Os senadores também citaram que as audiências com Dominghetti e o reverendo Paula, organizadas pelo departamento de Dias, também entravam em choque com as afirmações do ex-diretor. Dias ainda admitiu que trocou mensagens e e-mails com representantes da Davati. “Se não era ele que cuidava das vacinas, por que ele foi se reunir [para tratar de vacina]?”, disse o presidente da CPI, Omar Aziz (PSD-AM).

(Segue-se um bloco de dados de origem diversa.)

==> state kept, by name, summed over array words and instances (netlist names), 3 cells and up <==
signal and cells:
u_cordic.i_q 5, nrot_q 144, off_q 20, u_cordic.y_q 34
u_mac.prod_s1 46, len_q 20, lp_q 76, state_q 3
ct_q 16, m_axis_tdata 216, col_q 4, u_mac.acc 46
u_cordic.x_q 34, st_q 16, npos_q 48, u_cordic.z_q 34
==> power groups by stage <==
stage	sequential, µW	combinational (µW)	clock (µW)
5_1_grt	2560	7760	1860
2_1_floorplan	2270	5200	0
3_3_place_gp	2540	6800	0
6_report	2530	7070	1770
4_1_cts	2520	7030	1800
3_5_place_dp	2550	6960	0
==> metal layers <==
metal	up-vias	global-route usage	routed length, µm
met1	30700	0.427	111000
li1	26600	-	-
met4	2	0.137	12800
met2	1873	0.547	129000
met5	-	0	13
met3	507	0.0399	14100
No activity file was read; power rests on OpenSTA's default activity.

“Se faz agendamento com representantes da empresa, se não é negociação, é o quê, pelo amor de Deus?”,  questionou a senadora Eliziane Gama (Cidadania -MA).

Caso Covaxin

Dias também foi acusado pelos irmãos Miranda de pressionar para liberar a vacina Covaxin. O deputado Luis Miranda e seu irmão, o servidor da Saúde Luis Ricardo Miranda, disseram à CPI há duas semanas que Dias fez pressão para agilizar o processo. Os irmãos ainda afirmaram que alertaram o presidente Jair Bolsonaro sobre problemas no contrato e que Bolsonaro teria afirmado que acionaria a Polícia Federal, mas nenhum inquérito foi aberto após a conversa.

Dias negou as acusações e sugeriu que o deputado Miranda levantou as suspeitas por ter tido algum negócio frustrado com o ministério. O ex-diretor afirmou ainda que vai apresentar queixa-crime por calúnia e difamação contra os irmãos.

“Eu nunca insisti em apressar a aprovação dessa vacina”, disse Dias.

Além de estarem no alvo da CPI, as negociações para aquisição da Covaxin são investigadas pelo Ministério Público Federal, pela Polícia Federal e pelo Tribunal de Contas da União. Na sexta-feira, a ministra Rosa Weber, do Supremo Tribunal Federal (STF), ordenou ainda a abertura de um inquérito contra Bolsonaro para investigar se ele cometeu o crime de prevaricação ao ignorar denúncias sobre as negociações de compra da vacina indiana Covaxin.

Dias afirmou ainda que uma mensagem que ele enviou em um sábado à noite ao servidor Luis Ricardo Miranda, apresentada pelo servidor na CPI, não envolvia a Covaxin, mas a chegada de doses da vacina AstraZeneca no aeroporto de Guarulhos.

“Em 25 de junho, fui injustamente acusado nessa CPI de pressionar um funcionário chefe da divisão de importação [Miranda] e como prova foi apresentada uma mensagem encaminhada às 20h46 de um sábado, dia 20 de março, onde eu perguntava como está a licença de importação da vacina”, disse Dias.

“O teor da minha mensagem se referia à licença de importação da vacina AstraZeneca que chegaria no domingo dia 21 de março, um dia depois do envio daquela mensagem, e contaria com a presença do ministro da Saúde [à época Eduardo Pazuello] e outras autoridades no seu desembarque.”